Cada rincón de nuestra geografía cuenta con su “tonto el pueblo”. En S. también hay uno que vive de lo que sus vecinos le dan por las gracias que hace. Una de ellas consiste en darle a elegir entre dos monedas: una de cincuenta céntimos de euro y otra de un euro. El idiota siempre opta por la de mayor tamaño y menor valor: la de cincuenta céntimos. El asombrado viajero preguntó al infeliz si no sabía que la moneda más grande valía menos que la pequeña, a lo que el tonto respondió:
- ¡Claro que lo se! No soy tan tonto. Pero el día que elija la pequeña acaba el juego y no voy a ganar más mi moneda.

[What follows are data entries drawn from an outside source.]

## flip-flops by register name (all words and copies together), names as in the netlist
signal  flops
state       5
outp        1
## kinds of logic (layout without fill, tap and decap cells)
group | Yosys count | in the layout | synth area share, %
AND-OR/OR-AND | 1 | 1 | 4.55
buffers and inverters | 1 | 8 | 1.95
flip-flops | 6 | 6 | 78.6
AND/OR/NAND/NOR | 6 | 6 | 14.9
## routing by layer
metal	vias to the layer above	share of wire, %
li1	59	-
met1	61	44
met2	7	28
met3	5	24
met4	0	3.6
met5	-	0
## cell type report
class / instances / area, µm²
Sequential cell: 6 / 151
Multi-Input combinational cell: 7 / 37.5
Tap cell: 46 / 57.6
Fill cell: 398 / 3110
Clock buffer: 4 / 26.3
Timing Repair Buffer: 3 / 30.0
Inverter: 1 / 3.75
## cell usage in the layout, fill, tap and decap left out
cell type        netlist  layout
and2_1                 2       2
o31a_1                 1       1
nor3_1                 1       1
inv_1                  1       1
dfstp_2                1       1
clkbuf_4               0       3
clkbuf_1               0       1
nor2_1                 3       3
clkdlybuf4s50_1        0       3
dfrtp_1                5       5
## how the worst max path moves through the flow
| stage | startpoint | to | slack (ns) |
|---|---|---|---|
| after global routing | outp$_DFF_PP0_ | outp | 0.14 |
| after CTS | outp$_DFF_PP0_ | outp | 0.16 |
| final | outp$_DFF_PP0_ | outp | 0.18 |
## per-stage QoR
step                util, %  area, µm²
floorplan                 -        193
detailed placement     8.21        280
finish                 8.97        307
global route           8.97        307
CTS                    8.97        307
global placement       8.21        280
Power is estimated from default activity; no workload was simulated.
$ cat flow/design.v
module fsm_moore(clk,rst,inp,outp);
input inp; 
input clk,rst; 
output reg outp;  
reg [2:0] state;
always @(posedge clk, posedge rst) 
begin
 if(rst)
  state <= 3'b000; 
  else
  begin
      case (state)
      3'b000:
        begin
            if(inp) state <= 3'b001;
            else state <= 3'b000;
        end
       3'b001:
        begin
            if(inp) state <= 3'b001;
            else state <= 3'b010;
        end       
       3'b010:
        begin
            if(inp) state <= 3'b011;
            else state <= 3'b000;
        end  
       3'b011:
        begin
            if(inp) state <= 3'b100;
            else state <= 3'b010;
        end  
       3'b100:
        begin
            if(inp) state <= 3'b001;
            else state <= 3'b010;
        end
      endcase 
  end
end
always @(posedge clk, posedge rst)
begin
    if(rst)
    outp <=0;
    else if (state == 3'b100)
    outp <= 1;
    else
    outp <=0;
end
endmodule 
$ cat flow/run.sh
#!/bin/bash
# OpenROAD 26Q1-2900-gdf79404cd8, Yosys 0.63+post, stock flow scripts
make -C /OpenROAD-flow-scripts/flow DESIGN_CONFIG=/design/flow/config.mk WORK_HOME=/design/flow/orfs finish
$ cat flow/config.mk
export PLATFORM = sky130hd
export DESIGN_NAME = fsm_moore
export DESIGN_NICKNAME = fsm_moore
export VERILOG_FILES = /design/flow/design.v
export SDC_FILE = /design/flow/constraint.sdc
export NUM_CORES = 4
export LEC_CHECK = 1
export CORE_AREA = 10 10 70 70
export DIE_AREA = 0 0 80 80
$ cat flow/constraint.sdc
current_design fsm_moore

set clk_period 1.2
set clk_io_pct 0.2

create_clock -name clk0 -period $clk_period [get_ports {clk}]

set non_clock_inputs [all_inputs -no_clocks]
set_input_delay [expr $clk_period * $clk_io_pct] -clock clk0 $non_clock_inputs
set_output_delay [expr $clk_period * $clk_io_pct] -clock clk0 [all_outputs]
==> run.sh <==
#!/bin/bash
# OpenROAD 26Q1-2900-gdf79404cd8, Yosys 0.63+post, stock flow scripts
make -C /OpenROAD-flow-scripts/flow DESIGN_CONFIG=/design/flow/config.mk WORK_HOME=/design/flow/orfs finish
==> config.mk <==
export PLATFORM = sky130hd
export DESIGN_NAME = fsm_mealy
export DESIGN_NICKNAME = fsm_mealy
export VERILOG_FILES = /design/flow/design.v
export SDC_FILE = /design/flow/constraint.sdc
export NUM_CORES = 4
export LEC_CHECK = 1
export CORE_AREA = 10 10 70 70
export DIE_AREA = 0 0 80 80
==> constraint.sdc <==
current_design fsm_mealy

set clk_period 1.2
set clk_io_pct 0.2

create_clock -name clk0 -period $clk_period [get_ports {clk}]

set non_clock_inputs [all_inputs -no_clocks]
set_input_delay [expr $clk_period * $clk_io_pct] -clock clk0 $non_clock_inputs
set_output_delay [expr $clk_period * $clk_io_pct] -clock clk0 [all_outputs]
### design/flow/config.mk
export PLATFORM = sky130hd
export DESIGN_NAME = bridge_rtl
export DESIGN_NICKNAME = bridge_rtl
export VERILOG_FILES = /design/flow/design.v
export SDC_FILE = /design/flow/constraint.sdc
export NUM_CORES = 4
export LEC_CHECK = 1
export CORE_UTILIZATION = 30
### design/flow/constraint.sdc
current_design bridge_rtl

set clk_period 6.7
set clk_io_pct 0.2

create_clock -name clk0 -period $clk_period [get_ports {hclk}]

set non_clock_inputs [all_inputs -no_clocks]
set_input_delay [expr $clk_period * $clk_io_pct] -clock clk0 $non_clock_inputs
set_output_delay [expr $clk_period * $clk_io_pct] -clock clk0 [all_outputs]
### design/flow/design.v
`timescale 1ns / 1ps
module bridge_rtl(
    input hclk, hresetn, hselapb, hwrite,
    input [1:0] htrans,
    input [31:0] haddr, hwdata,
    input [31:0] prdata,
    output reg psel, penable, pwrite,
    output reg hresp, hready,
    output reg [31:0] hrdata, paddr, pwdata
);
    parameter IDLE        = 3'b000;
    parameter READ_SETUP  = 3'b001;
    parameter READ_ENABLE = 3'b010;
    parameter WRITE_WAIT  = 3'b011;
    parameter WRITE_SETUP = 3'b100;
    parameter WRITE_ENABLE = 3'b101;
    parameter WRITE_PIPE  = 3'b110;   
    reg [2:0] present_state, next_state;
    reg [31:0] haddr_temp, hwdata_temp;
    reg valid;
    reg pipe_active;   
    always @(*) begin
        valid = (hselapb == 1'b1) && (htrans == 2'b10 || htrans == 2'b11);
    end
    always @(posedge hclk or negedge hresetn) begin
        if (!hresetn) begin
            present_state <= IDLE;
            haddr_temp <= 32'h0;
            hwdata_temp <= 32'h0;
            pipe_active <= 1'b0;
        end else begin
            present_state <= next_state;
            if (valid && hwrite && present_state == WRITE_WAIT) begin
                haddr_temp <= haddr;
                hwdata_temp <= hwdata;
                pipe_active <= 1'b1;
            end else if (present_state == WRITE_ENABLE) begin
                pipe_active <= 1'b0;
            end
        end
    end
    always @(*) begin
        psel = 1'b0;
        penable = 1'b0;
        pwrite = 1'b0;
        hready = 1'b1;
        hresp = 1'b0;
        hrdata = 32'h0;
        paddr = 32'h0;
        pwdata = 32'h0;
        next_state = present_state;
        case (present_state)
            IDLE: begin
                psel = 1'b0;
                penable = 1'b0;
                hready = 1'b1;
                if (valid) begin
                    if (hwrite) begin
                        next_state = WRITE_WAIT;
                    end else begin
                        next_state = READ_SETUP;
                    end
                end
            end
            READ_SETUP: begin
                psel = 1'b1;
                penable = 1'b0;
                pwrite = 1'b0;
                paddr = haddr;
                hready = 1'b0;   
                next_state = READ_ENABLE;
            end
            READ_ENABLE: begin
                psel = 1'b1;
                penable = 1'b1;
                pwrite = 1'b0;
                paddr = haddr;
                hrdata = prdata;
                if (valid) begin
                    hready = 1'b1;   
                    if (hwrite) begin
                        next_state = WRITE_WAIT;
                    end else begin
                        next_state = READ_SETUP;
                    end
                end else begin
                    hready = 1'b1;
                    next_state = IDLE;
                end
            end
            WRITE_WAIT: begin
                psel = 1'b0;
                penable = 1'b0;
                hready = 1'b1;
                next_state = WRITE_SETUP;
            end
            WRITE_SETUP: begin
                psel = 1'b1;
                penable = 1'b0;
                pwrite = 1'b1;
                paddr = haddr_temp;
                pwdata = hwdata_temp;
                hready = 1'b0;   
                if (pipe_active && valid && hwrite) begin
                    next_state = WRITE_PIPE;
                end else begin
                    next_state = WRITE_ENABLE;
                end
            end
            WRITE_ENABLE: begin
                psel = 1'b1;
                penable = 1'b1;
                pwrite = 1'b1;
                paddr = haddr_temp;
                pwdata = hwdata_temp;
                if (valid) begin
                    hready = 1'b1;   
                    if (hwrite) begin
                        next_state = WRITE_WAIT;
                    end else begin
                        next_state = READ_SETUP;
                    end
                end else begin
                    hready = 1'b1;
                    next_state = IDLE;
                end
            end
            WRITE_PIPE: begin
                psel = 1'b1;
                penable = 1'b1;
                pwrite = 1'b1;
                paddr = haddr_temp;
                pwdata = hwdata_temp;
                hready = 1'b1;   
                next_state = WRITE_SETUP;
            end
            default: begin
                next_state = IDLE;
            end
        endcase
    end
endmodule
### design/flow/run.sh
#!/bin/bash
# OpenROAD 26Q1-2900-gdf79404cd8, Yosys 0.63+post, stock flow scripts
make -C /OpenROAD-flow-scripts/flow DESIGN_CONFIG=/design/flow/config.mk WORK_HOME=/design/flow/orfs finish
==> job_summary.md <==
### Yosys + OpenROAD results

| Metric | Value |
|---|---|
| Status | `finished, final reports clean` |
| Path category of the worst min-delay check | `flip-flop to flip-flop` |
| Register area | `about 1800 um2` |
| R2R Path End | `hwdata_temp[2]$_DFFE_PN0P_` |
| Comb pwr share | `0.163` |
| Largest net degree at the start of global routing | `~67` |
| Worst reg-to-reg setup slack | `5180 ps` |
| H-tree depth | `3` |
| Post-Route WL | `slightly below 9000 um` |
| Cell depth of the worst hold path | `0` |
| Die Width | `between 100 and 150 um` |
| Detailed placement HPWL | `roughly 6000 um` |
| # DRC | `0` |
| Simple-gate portion of the synthesized area | `0.1378` |
| Core Region | `approximately 11000 um2` |
| Hold Startpoint | `present_state[4]$_DFF_PN0_` |
| Leak | `approximately 2.6 nW` |
| P_sw | `approximately 0.00026 W` |
| Initial Util | `0.3140` |
| Root buf cell | `clkbuf_16` |
| Switching fraction of total power | `0.2083` |
| Clock buffer depth | `2` |
| Io pins | `~200` |
| Cell Chain, Critical Path | `clkdlybuf4s50_1 > a22o_1 > clkdlybuf4s50_1` |
| Post-synth cell types | `24` |
| DRT iter0 DRCs | `roughly 120` |
| Yosys cell count | `roughly 270` |
| Final Wtd Congestion | `about 0.76` |
| All-Layer GR Usage | `0.1513` |
| Power Density | `around 220 nW/um2` |
| Chip Area, Yosys | `about 3500 um2` |
| Hold Fails Final Rpt | `0` |
| WP data arrival | `roughly 2500 ps` |
| Share of cells above drive strength 1 | `0.1894` |
| Antenna diodes | `0` |
| Worst Reg-to-Reg Cells | `3` |
| Slew HR | `0.5002` |
| Comb gate area | `between 1500 and 2000 um2` |
| Syn Area/Cell | `~13 um2` |
| Startpoint Class | `input port` |
| Syn Inst Count | `~270` |
| Clock-pin slew on the worst setup and hold paths | `approximately 50 ps` |
| Peak supply drop | `between 0.15 and 0.2 mV` |
| Pre-antenna DRT Iters | `4` |
| Clock skew | `about 8.8 ps` |
| Synthesized cell area | `3478 um2` |
| Fmax | `~260 MHz` |
| Delay-heaviest family, CP | `buffers and inverters` |
| Crit-path most repeated cell | `clkdlybuf4s50_1` |
| FP Rows | `38` |
| Vias post-DR | `between 2000 and 3000` |
| Setup Fix Bufs, Post-CTS | `0` |
| Post-Synth Adder-Cell Area | `0` |
| WHS Endpoint | `present_state[2]$_DFF_PN0_` |
| RSZ-0062 raised after global routing | `no` |
| Most frequent cells in the layout | `clkdlybuf4s50_1, dfrtp_1, and2_1, mux2_2, a22o_1` |
| CP Max Fanout | `2` |
| Final core utilization | `0.5285` |
| Main logic family after synthesis | `multiplexers` |
| Setup TNS | `0 ps` |
| CP Capture Type | `primary output` |
| Total grt overflow | `0` |
| Max-slew violation total from the final report | `0` |
| Cycle use final | `0.5706` |
| Post-synth EDFFs | `0` |
| Crit Path Class | `input port to primary output` |
| Reg-to-reg critical path startpoint | `present_state[6]$_DFF_PN0_` |
| Clock latency (worst-skew pair) | `330 ps` |
| Fillers | `around 960` |
| Die area | `roughly 12000 um2` |
| Die height | `roughly 110 um` |
| Post-layout min period | `3823 ps` |
| Total CTS buffers | `9` |
| Via density | `4.497` |
| Vias in the first global route | `~2700` |
| Routed Antenna Nets | `0` |
| Proportion of power drawn by the clock network | `0.419` |
| Max Cap Viol | `0` |
| Setup violators final | `0` |
| Synth mux share | `0.2072` |
| CTS tree | `built` |
| First-pass GRT wire length | `between 10000 and 15000 um` |
| PostCTS Resize Cnt | `0` |
| Worst Path Buf+Inv | `2` |
| PortBufs | `roughly 200` |
| Seq pwr share | `0.418` |
| Worst endpoint required time | `roughly 5400 ps` |
| Compound Share, Synth | `0.08561` |
| Tool warning count | `26` |
| Synth async-reset ratio | `1.000` |
| Synth Register Bits | `between 70 and 80` |
| Predominant post-synthesis flop cell | `dfrtp_1` |
| Seq/Total Area, Yosys | `0.5183` |
| Initial antenna violation count | `0` |
| Sink Count | `72` |
| Pint | `roughly 0.0010 W` |
| Area fraction in xor and xnor cells | `0` |
| Yosys warns | `1` |
| Slew @ Worst Pin | `~750 ps` |
| Dominant logic cell type in the layout | `clkdlybuf4s50_1` |
| Crit-path slowest cell | `clkdlybuf4s50_1` |
| Crit-path max cell delay | `approximately 500 ps` |
| Area Growth Syn to Fin | `68.31%` |
| Wirelength per Cell | `approximately 14 um` |
| # hold bufs at CTS | `0` |
## power groups by stage
| stage | logic (W) | clock network [W] | registers (W) |
|---|---|---|---|
| after global routing | 0.000229 | 0.000567 | 0.000539 |
| final | 0.000207 | 0.000532 | 0.000530 |
| after CTS | 0.000212 | 0.000551 | 0.000531 |
## worst max-delay path by stage
stage                         startpoint         to  slack (ps)  depth (start not counted)
CTS                             haddr[2]   paddr[2]        2880                          3
global route  present_state[2]$_DFF_PN0_  paddr[29]        2770                          4
finish                          haddr[2]   paddr[2]        2880                          3
## cells in the mapped netlist, drive strengths merged, types with 2 or more instances
cell type   n  area, um2
nor3        2      10.01
a22o       32      280.3
and3        2      12.51
or3         2      17.52
buf        16      147.6
mux2       64      720.7
dfrtp      71       1777
or2         3      18.77
clkbuf      6      22.52
and2       64      400.4
## kinds of logic (layout without fill, tap and decap cells)
family                 count (synthesis)  in the layout
AND-OR/OR-AND                         35             35
buffers and inverters                 23            221
flip-flops                            72             72
multiplexers                          64             64
other                                  1              1
AND/OR/NAND/NOR                       77             77
## state kept, by name, indices dropped and copies added (netlist names)
| signal | cells |
|---|---|
| haddr_temp | 32 |
| hwdata_temp | 32 |
| pipe_active | 1 |
| present_state | 7 |
## area by class of cell
type	instances	share of cell area
flip-flops and latches	72	0.3080
clock buffers	12	0.04552
clock inverters	4	0.01282
multi-input cells	177	0.2565
well taps	140	0.02992
inverters	1	0.0006412
repair buffers	204	0.3467
## metrics by stage
step	hold WS, ps	instance area, um2	total power, W	setup slack (ps)	cells
floorplan	367.3	3478	0.0006222	3859	272
global placement	371.9	5513	0.0007436	2898	594
detailed placement	378.3	5513	0.0007486	2888	594
CTS	390.7	5854	0.001294	2883	610
global route	402.3	5854	0.001336	2774	610
finish	387.2	5854	0.001269	2877	610
## metal layers
layer / vias up / share of wire / GRT usage
met5: - / 0 / 0
met4: 0 / 0.0077 / 0.009524
met3: 8 / 0.090 / 0.05015
met2: 97 / 0.44 / 0.2260
met1: 1302 / 0.46 / 0.2304
li1: 1336 / - / -
Power figures rest on the tool's default switching activity, not on a simulated workload.
## config.mk

```make
export PLATFORM = sky130hd
export DESIGN_NAME = alu_vr
export DESIGN_NICKNAME = alu_vr
export VERILOG_FILES = /design/flow/design.v
export SDC_FILE = /design/flow/constraint.sdc
export NUM_CORES = 4
export LEC_CHECK = 1
export CORE_UTILIZATION = 40
```

## constraint.sdc

```tcl
current_design alu_vr

set clk_period 15.5
set clk_io_pct 0.2

create_clock -name clk0 -period $clk_period [get_ports {clk}]

set non_clock_inputs [all_inputs -no_clocks]
set_input_delay [expr $clk_period * $clk_io_pct] -clock clk0 $non_clock_inputs
set_output_delay [expr $clk_period * $clk_io_pct] -clock clk0 [all_outputs]
```

## design.v

```verilog
`timescale 1ns / 1ps
module alu_vr (a,b,c,s,clk,d,e);
input [15:0] a, b, c;
input [3:0]s;
input clk;
output [15:0]d;
output [31:0]e;
reg [15:0]d;
reg [31:0]e;
always@(posedge clk)
begin
	case(s)
		4'b0000:           d=a&b;                  
		4'b0001:           d=a|b;                   
		4'b0010:           d=~(a|b);                  
		4'b0011:           d=(((~a)&b)|((~b)&a));     
		4'b0100:           d=~(((~a)&b)|((~b)&a));    
		4'b0101:           d=~(a&b);                  
		4'b0110:           d=~a;                   
		4'b0111:           d=a+b;                       
		4'b1000:           d=a-b;                      
		4'b1001:           d=a+1;                 
		4'b1010:           d=b-1;                   
		4'b1011:           d=a;                  
		4'b1100:           e=(((~(a&b))&c)|((~c)&(a&b)))*c;               
		4'b1101:           e=((a&b)*(a|b));                
		4'b1110:           e=a*b;                  
		4'b1111:           e=((~a)&b)*(a&(~b));                   
	endcase
end
endmodule
```

## run.sh

```bash
#!/bin/bash
# OpenROAD 26Q1-2900-gdf79404cd8, Yosys 0.63+post, stock flow scripts
make -C /OpenROAD-flow-scripts/flow DESIGN_CONFIG=/design/flow/config.mk WORK_HOME=/design/flow/orfs finish
```

==> reports/results.ini <==
[routing]
viasPerCell=5.26
ant_nets=0
antenna-diode-count=0
totalWireLength_um=131000
drc=0
drt_pass1_iterations=7
drt_iter0_drc=1906
wl_per_cell_um=21.1
vias=32608

[setup_path]
crit_path_frequent_cell=fa_1
cp-end-kind=register
crit_path_top_delay_cell=ha_1
path_class=in2reg
cp.arrival_ps=12000
crit_fanout=18
cp-start-kind=input pin
crit_path_max_incr_delay_ps=740
required_ps=15550

[grt]
overflow=0
grt_pass1_wl_um=204000
grt_max_degree=45
grt_pass1_vias=34259
grt_usage_pct=26.8
antenna_found_initial=3

[synthesis]
synth_top_area_share_pct=37.4
asyncSetResetFlopFracSynth_pct=0
synth_seq_share_pct=3.46
syn_area_um2=41600
synth-seq-cells=48
yosys-top-cells-count=991 x inv_1, 777 x fa_1, 600 x ha_1
syn-instance-count=4800
ff_type=edfxtp_1
synth.distinct_cells=81
largest_area_cell=fa_1
yosys_cells=4800
edf_count=48
ys_chip_area_um2=41600
most_common_cell=inv_1
syn_area_per_cell_um2=8.67
yosys_warnings=1
topCellsByArea=fa_1 37%, ha_1 18%, inv_1 8.9%

[clock_tree]
clockRootBuffer=clkbuf_16
clockBufferDepth=2
htree_num_levels=2
ctsHoldBuffers=0
cts.clk_slew.worst_paths_ps=90
cts_tree=done
clock_sinks=48
cts-resized-gates=0
cts_buffers=5
post_cts_buffers=0

[sta]
setup_slack_ps=3560
finalHoldViolCount=0
slew_headroom_pct=34.0
finalCritPeriodShare_pct=77.1
fmax_mhz=83.7
min_period_ps=11940
final-setup-viol-count=0
tightest_slew_ps=990
fin_tns_setup_ps=0
slew_violations=0
rsz0062_at_grt=false

[floorplanning]
die-area_um2=105000
fp-utilization_pct=40.6
dieWidth_um=325
die_h_um=325
rows=117
pin_count=101
core_um2=102000

[placement]
placedInstanceArea_um2=44400
place_congestion=0.982
io_buffers=100
dp_cells=6188
dp_hpwl_um=104000
place_worst_setup_slack_ps=3240

[min_path]
worstHoldPathType=in2reg

[job]
maxCapViolations=0
warnings=76

[final_layout]
area_growth_pct=7.23
final_util_pct=43.6
design_area_um2=44600
n_fill_cell=10010
drive_gt1_share_pct=3.04
fin_cells=6196

[status]
status=finished clean

## cell families after synthesis
logic type / count (synthesis) / synth area share, %
multiplexers: 17 / 0.412
AND/OR/NAND/NOR: 1421 / 17.5
XOR/XNOR: 151 / 3.20
flip-flops: 48 / 3.46
AND-OR/OR-AND: 587 / 9.23
buffers and inverters: 1199 / 10.8
adder cells (fa/ha/maj): 1377 / 55.4
## layout by cell type (no fill, tap or decap), types with 112 or more instances in the layout
cell	instances
a21oi_1	148
and2_1	188
buf_4	112
fa_1	777
ha_1	600
inv_1	991
nand2_1	333
nand2b_1	344
nor2_1	306
o21ai_0	112
## cell type report
class / instances / area, um2 / area share, %
Timing Repair Buffer: 212 / 1830 / 4.10
Clock inverter: 3 / 68.8 / 0.154
Tap cell: 1368 / 1710 / 3.83
Inverter: 1007 / 3780 / 8.47
Sequential cell: 48 / 1440 / 3.23
Clock buffer: 5 / 125 / 0.280
Multi-Input combinational cell: 3553 / 35700 / 79.9
## stage by stage
step           hold WS (ps)
2_1_floorplan          3370
3_3_place_gp           3840
3_5_place_dp           3840
4_1_cts                3610
5_1_grt                3690
6_report               3660
## per-layer routing
layer / global-route usage (%) / vias up / part of all wire [%]
met5: 0.317 / - / 0
met4: 5.80 / 0 / 2.8
met3: 11.1 / 206 / 11
met2: 39.7 / 1513 / 44
met1: 38.2 / 15895 / 42
li1: - / 14994 / -
## worst paths after layout
path              start     to  slack (ps)  cells past startpoint
setup / recovery  b[15]  e[30]        3560                     25
hold / removal     s[1]   d[5]        3660                      3
## critical path: cells and delay by family
| family | cells | cell delay, ps |
|---|---|---|
| adder cells (fa/ha/maj) | 9 | 4700 |
| buffers and inverters | 6 | 1590 |
| AND-OR/OR-AND | 4 | 1300 |
| AND/OR/NAND/NOR | 5 | 1090 |
| XOR/XNOR | 1 | 180 |
## sequential cells by signal, indices dropped and copies added, names as in the netlist
register,flops
e,32
d,16
## flow/design.v

```verilog
module memory_design(output reg [7:0] data_output, input [7:0] data_input, input [5:0] address, input enable, read_write, clk);
    reg [5:0] memory[63:0];
    always @(posedge clk)
	begin
	    if (enable) 
		begin
		    if (read_write)
			memory[address] <= data_input;
		    else 
			data_output <= memory[address];
		end
	end
endmodule
module test_memory_design();
    wire [7:0] data_output;
    reg [7:0] data_input; 
    reg [5:0] address; 
    reg enable, read_write, clk;
    memory_design G(data_output, data_input, address, enable, read_write, clk);
    initial
	begin
            enable=1;read_write=1;clk=0;
	    #100 clk=1;address=5'b00001;data_input=8'b00000010;
	    #100 clk=0;
     	    #100 clk=1;read_write=0;address=5'b00001;
	    #100 clk=0;read_write=1;address=5'b00010;data_input=8'b00000011;
	    #100 clk=1;
	    #100 clk=0;
	    #100 clk=1;read_write=0;address=5'b00010;
	end
endmodule
```
==> /design/flow/design.v <==
module adder_4_bit(cout,Sum,A,B,cin);
    output [3:0] Sum;
    output cout;
    input [3:0] A;
    input [3:0] B;
    input cin;
    assign {cout,Sum}=A+B+cin;
endmodule
module test_adder_4_bit();
    wire [3:0] Sum;
    wire cout;
    reg [3:0] A;
    reg [3:0] B;
    reg cin;
    adder_4_bit G(cout,Sum,A,B,cin);
    initial
	begin
	    A=4'b0111;B=4'b1110;cin=0;
	    #100 A=4'b0001;B=4'b0010;cin=0;
	end
endmodule
==> /design/flow/run.sh <==
#!/bin/bash
# OpenROAD 26Q1-2900-gdf79404cd8, Yosys 0.63+post, stock flow scripts
make -C /OpenROAD-flow-scripts/flow DESIGN_CONFIG=/design/flow/config.mk WORK_HOME=/design/flow/orfs finish
==> /design/flow/config.mk <==
export PLATFORM = sky130hd
export DESIGN_NAME = adder_4_bit
export DESIGN_NICKNAME = adder_4_bit
export VERILOG_FILES = /design/flow/design.v
export SDC_FILE = /design/flow/constraint.sdc
export NUM_CORES = 4
export LEC_CHECK = 1
export CORE_AREA = 10 10 70 70
export DIE_AREA = 0 0 80 80
==> /design/flow/constraint.sdc <==
current_design adder_4_bit

set clk_period 3.0
set clk_io_pct 0.2

create_clock -name clk0 -period $clk_period

set non_clock_inputs [all_inputs -no_clocks]
set_input_delay [expr $clk_period * $clk_io_pct] -clock clk0 $non_clock_inputs
set_output_delay [expr $clk_period * $clk_io_pct] -clock clk0 [all_outputs]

No siempre es más tonto el que lo parece. Podemos estar satisfechos con nosotros mismos, aún cuando los otros no nos tengan en buena consideración. No hay mayor placer que parecer tonto ante el idiota que aparenta ser inteligente.
Y dijo el tonto: “dime tonto y dame pan”.
Le preguntaron a otro:
-!Ulpiano…! ¿Te gusta el pan con jamón?
-Y sin pan también. –Respondió.
Dinero: Mire, si esos cincuenta céntimos que me ha puesto en la mano son un intento de soborno, es que es más tonto de lo que parece.